◆ Problem description ◆
In the entries below, find the line with "ys_top_logic_family = simple" and the line with "slew_margin: 20". Reproduce those two lines and every line between them exactly, and nothing more.
-=-=-
==> inputs of v33 <==
==> flow/design.v <==
module mul_A (CLK, RESETn, a, b, y);
	parameter bw = 32;
	input [bw-1:0] a, b;
	input CLK;
	input RESETn;
	output [2*bw-1:0] y;
	reg [bw-1:0] a_pipe [bw-1:0];
	reg [bw-1:0] b_pipe [bw-1:0];
	reg [2*bw-1:0] partials [bw-1:0];
	genvar i, j;
	for(i=0; i<bw; i=i+1) begin : gen1
		always@(posedge CLK) begin
			if(!RESETn) begin
				a_pipe[i] <= 0;
				b_pipe[i] <= 0;
				partials[i] <= 0;
			end
			else begin
				if(i==0) begin
					a_pipe[i] <= a;
					b_pipe[i] <= b;
					partials[i] <=(a_pipe[i][i] ? b_pipe[i] << i : 0);
				end
				else begin
					a_pipe[i] <= a_pipe[i-1];
					b_pipe[i] <= b_pipe[i-1];
					partials[i] <=(a_pipe[i][i] ? b_pipe[i] << i : 0) + partials[i-1];
				end				
			end
		end
	end
	assign y = partials[bw-1];
endmodule
==> flow/run.sh <==
#!/bin/bash
# the make line also repeats each setting of config.mk as NAME=value (left out here)
make -C /OpenROAD-flow-scripts/flow DESIGN_CONFIG=/design/flow/config.mk WORK_HOME=/design/flow/orfs CLKGATE_MAP_FILE= finish
==> flow/config.mk <==
export PLATFORM = sky130hd
export DESIGN_NAME = mul_A
export DESIGN_NICKNAME = mul_A
export VERILOG_FILES = /design/flow/design.v
export SDC_FILE = /design/flow/constraint.sdc
export NUM_CORES = 4
export LEC_CHECK = 0
export ABC_AREA = 0
export CAP_MARGIN = 20
export CELL_PAD_IN_SITES_DETAIL_PLACEMENT = 0
export CELL_PAD_IN_SITES_GLOBAL_PLACEMENT = 0
export CORE_ASPECT_RATIO = 0.79
export CORE_MARGIN = 2
export CORE_UTILIZATION = 70
export CTS_CLUSTER_DIAMETER = 85
export GPL_TIMING_DRIVEN = 1
export MAX_ROUTING_LAYER = met5
export SETUP_SLACK_MARGIN = -0.05
export SLEW_MARGIN = 20
export TNS_END_PERCENT = 100
==> flow/constraint.sdc <==
create_clock -name core_clock -period 3.05 [get_ports {CLK}]
set_input_delay 0.6100 -clock core_clock [delete_from_list [all_inputs] [get_ports {CLK}]]
set_output_delay 0.6100 -clock core_clock [all_outputs]
set_load 0.01 [all_outputs]
==> inputs of v30, as changes to v33 <==
==> flow/config.mk (replaced) <==
export PLATFORM = sky130hd
export DESIGN_NAME = mul_A
export DESIGN_NICKNAME = mul_A
export VERILOG_FILES = /design/flow/design.v
export SDC_FILE = /design/flow/constraint.sdc
export NUM_CORES = 4
export LEC_CHECK = 0
export CAP_MARGIN = 20
export CORE_MARGIN = 2
export CORE_UTILIZATION = 72
export CTS_CLUSTER_SIZE = 31
export SETUP_SLACK_MARGIN = 0.97
export SLEW_MARGIN = 20
==> flow/constraint.sdc (replaced) <==
create_clock -name core_clock -period 3.64 [get_ports {CLK}]
set_input_delay 0.7280 -clock core_clock [delete_from_list [all_inputs] [get_ports {CLK}]]
set_output_delay 0.7280 -clock core_clock [all_outputs]
set_load 0.01 [all_outputs]
==> inputs of v39, as changes to v33 <==
==> flow/config.mk (replaced) <==
export PLATFORM = sky130hd
export DESIGN_NAME = mul_A
export DESIGN_NICKNAME = mul_A
export VERILOG_FILES = /design/flow/design.v
export SDC_FILE = /design/flow/constraint.sdc
export NUM_CORES = 4
export LEC_CHECK = 0
export ABC_AREA = 1
export CAP_MARGIN = 20
export CORE_MARGIN = 2
export CORE_UTILIZATION = 72
export SLEW_MARGIN = 20
==> flow/constraint.sdc (replaced) <==
create_clock -name core_clock -period 1.45 [get_ports {CLK}]
set_input_delay 0.2900 -clock core_clock [delete_from_list [all_inputs] [get_ports {CLK}]]
set_output_delay 0.2900 -clock core_clock [all_outputs]
set_load 0.01 [all_outputs]
==> inputs of v5, as changes to v33 <==
==> flow/config.mk (replaced) <==
export PLATFORM = sky130hd
export DESIGN_NAME = mul_A
export DESIGN_NICKNAME = mul_A
export VERILOG_FILES = /design/flow/design.v
export SDC_FILE = /design/flow/constraint.sdc
export NUM_CORES = 4
export LEC_CHECK = 0
export CAP_MARGIN = 20
export CELL_PAD_IN_SITES_GLOBAL_PLACEMENT = 2
export CORE_MARGIN = 2
export CORE_UTILIZATION = 40
export MIN_ROUTING_LAYER = met2
export SLEW_MARGIN = 30
==> flow/constraint.sdc (replaced) <==
create_clock -name core_clock -period 5.0 [get_ports {CLK}]
set_input_delay 1.0000 -clock core_clock [delete_from_list [all_inputs] [get_ports {CLK}]]
set_output_delay 1.0000 -clock core_clock [all_outputs]
set_load 0.01 [all_outputs]
==> results.cfg <==
; flow metrics
[final_layout]
comb_area_frac = 0.4575

[min_path]
min_from = a_pipe[27][29]$_SDFF_PN0_

[status]
status = no timing/DRC/antenna violations

[power_and_ir_drop]
p_leak_uw = 0.06909

[timing]
min_period_ns = 4.172

[synthesis]
top_cell_area_share = 0.4599
-- figures above: v5

==> results.cfg <==
; implementation run metrics
[status]
stop_stage = global routing (5_1_grt)
status = stopped before the end

[synthesis]
top_cell_area_share = 0.4599
top_cells_by_area = dfxtp_1, and2_1, ha_1
ys_top_logic_family = simple AND/OR/NAND/NOR gates

[cts]
clk_path_buf_depth = 4
clockRootBuffer = clkbuf_16
-- figures above: v30

==> results.cfg <==
; flow metrics
[status]
status = complete, but fails checks
so_faults = negative setup slack

[final_layout]
comb_area_frac = 0.4650
layout.nonclk_buf_frac = 0.05650

[timing]
setup_viol = 32
min_period_ns = 3.234
setup_slack_ns = -0.1836

[synthesis]
synth-adder-area-share = 0.09640

[power_and_ir_drop]
p_leak_uw = 0.07308
-- figures above: v33

==> results.cfg <==
; implementation run metrics
[status]
stop_error = [ERROR DPL-0033] detailed placement checks failed during check placement.
status = stopped before the end
stop_stage = clock tree synthesis (4_1_cts)

[floorplan]
die_w_um = 484.8

[synthesis]
top_cell_area_share = 0.3733

[placement]
dp_slack_ns = -0.7027
-- figures above: v39


========
==> 01-23: inputs <==
Starts from the design.v that is shown in full above.
clock: 3.55 ns
lec_check: 0
cap_margin: 20
core_margin: 2
core_utilization: 72
cts_cluster_diameter: 97
cts_cluster_size: 33
setup_slack_margin: 1.02
slew_margin: 20
run.sh (not shown) runs the stock make flow with config.mk's settings and CLKGATE_MAP_FILE=.
==> 06-27: changes against 01-23 <==
--- a/flow/config.mk
+++ b/flow/config.mk
@@ -9,6 +9,5 @@
 export CORE_MARGIN = 2
 export CORE_UTILIZATION = 72
-export CTS_CLUSTER_DIAMETER = 97
-export CTS_CLUSTER_SIZE = 33
-export SETUP_SLACK_MARGIN = 1.02
+export PLACE_DENSITY = 0.95
+export SETUP_SLACK_MARGIN = 0.21
 export SLEW_MARGIN = 20
==> flow/constraint.sdc (replaced) <==
create_clock -name core_clock -period 3.64 [get_ports {CLK}]
set_input_delay 0.7280 -clock core_clock [delete_from_list [all_inputs] [get_ports {CLK}]]
set_output_delay 0.7280 -clock core_clock [all_outputs]
set_load 0.01 [all_outputs]
==> 02-16: changes against 01-23 <==
--- a/flow/config.mk
+++ b/flow/config.mk
@@ -8,7 +8,4 @@
 export CAP_MARGIN = 20
 export CORE_MARGIN = 2
-export CORE_UTILIZATION = 72
-export CTS_CLUSTER_DIAMETER = 97
-export CTS_CLUSTER_SIZE = 33
-export SETUP_SLACK_MARGIN = 1.02
+export CORE_UTILIZATION = 20
 export SLEW_MARGIN = 20
==> flow/constraint.sdc (replaced) <==
create_clock -name core_clock -period 4.2 [get_ports {CLK}]
set_input_delay 0.8400 -clock core_clock [delete_from_list [all_inputs] [get_ports {CLK}]]
set_output_delay 0.8400 -clock core_clock [all_outputs]
set_load 0.01 [all_outputs]
==> notes <==
02-16 passed the timing, design-rule and antenna checks. 06-27 finished but failed the layout checks on negative setup slack. 01-23 never finished: it broke off in global routing, error ODB-0269. In synthesized cell count, 02-16 and 06-27 do not differ. In 06-27 the design area is smaller than in 02-16, by 4.8%. Wire length: 02-16 is lower than 06-27 (10%). Between 02-16 and 06-27, the lower clock power is in 02-16 (gap about 10%, measured against 06-27). Register-to-register slack: 06-27 is lower than 02-16 (0.40 ns). In 02-16 the combinational power is lower than in 06-27, by about 11%. Non-clock buffer count: 06-27 is higher than 02-16 (42). Count of clock-buffer cells in the layout: 02-16 is higher than 06-27 (12). Between 06-27 and 02-16, the lower worst setup slack is in 06-27 (gap 0.40 ns). Between 06-27 and 02-16, the lower power is in 02-16 (gap 13%, measured against 02-16). Of 06-27 and 02-16, 06-27 has the higher sequential share of layout area (gap 2.0 points).
==> figures <==
	01-23	02-16	06-27
Critical Path Sink Type	-	flip-flop	flip-flop
Final non-filler cell total	-	23490	17080
Height of the chip	437.1 microns	825.8 microns	437.1 microns
Maximum clock path buffer count	3	4	4
Count of instances resized after the clock tree is built	1863	0	27
Power dissipated in sequential cells	-	29.6 mW	34.2 mW
Cell Pwr Density	-	378.0 nW/um^2	450.1 nW/um^2
Total cell area at the placement stage	140700 sq um	146600 sq um	138700 sq um
Detailed route wirelength on metal2	-	131100 microns	160400 microns
Cell type taking the most area	-	multi-input combinational cells	multi-input combinational cells
Least setup slack across all paths after layout	-	0.2846 ns	-0.1177 ns
Outcome	stopped before the end	no timing/DRC/antenna violations	complete, but fails checks
Failing step	global routing	-	-
Layout check failures	-	-	negative setup slack
Routed wire length	-	298000 microns	331100 microns
Fraction of power spent switching nets	-	20.66%	20.81%
Reported clock group power	-	29.2 mW	32.5 mW
Final weighted congestion in routability-driven placement	0.9481	0.8460	0.9365
Final core utilization	-	23.44%	80.71%
CTS tree	-	built	built
Start point of the critical path	-	a_pipe[26][26]	a_pipe[24][24]
DRC violation count after routing	-	0	0
Worst hold path stage count	-	1	2
Max rail drop VDD	-	0.2921 mV	0.6112 mV
Number of clock-tree buffers in the layout	-	442	430
No activity file was given, so power comes from the tool's default toggle rates.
-=-=-
◆ Answer to the problem ◆
ys_top_logic_family = simple AND/OR/NAND/NOR gates

[cts]
clk_path_buf_depth = 4
clockRootBuffer = clkbuf_16
-- figures above: v30

==> results.cfg <==
; flow metrics
[status]
status = complete, but fails checks
so_faults = negative setup slack

[final_layout]
comb_area_frac = 0.4650
layout.nonclk_buf_frac = 0.05650

[timing]
setup_viol = 32
min_period_ns = 3.234
setup_slack_ns = -0.1836

[synthesis]
synth-adder-area-share = 0.09640

[power_and_ir_drop]
p_leak_uw = 0.07308
-- figures above: v33

==> results.cfg <==
; implementation run metrics
[status]
stop_error = [ERROR DPL-0033] detailed placement checks failed during check placement.
status = stopped before the end
stop_stage = clock tree synthesis (4_1_cts)

[floorplan]
die_w_um = 484.8

[synthesis]
top_cell_area_share = 0.3733

[placement]
dp_slack_ns = -0.7027
-- figures above: v39


========
==> 01-23: inputs <==
Starts from the design.v that is shown in full above.
clock: 3.55 ns
lec_check: 0
cap_margin: 20
core_margin: 2
core_utilization: 72
cts_cluster_diameter: 97
cts_cluster_size: 33
setup_slack_margin: 1.02
slew_margin: 20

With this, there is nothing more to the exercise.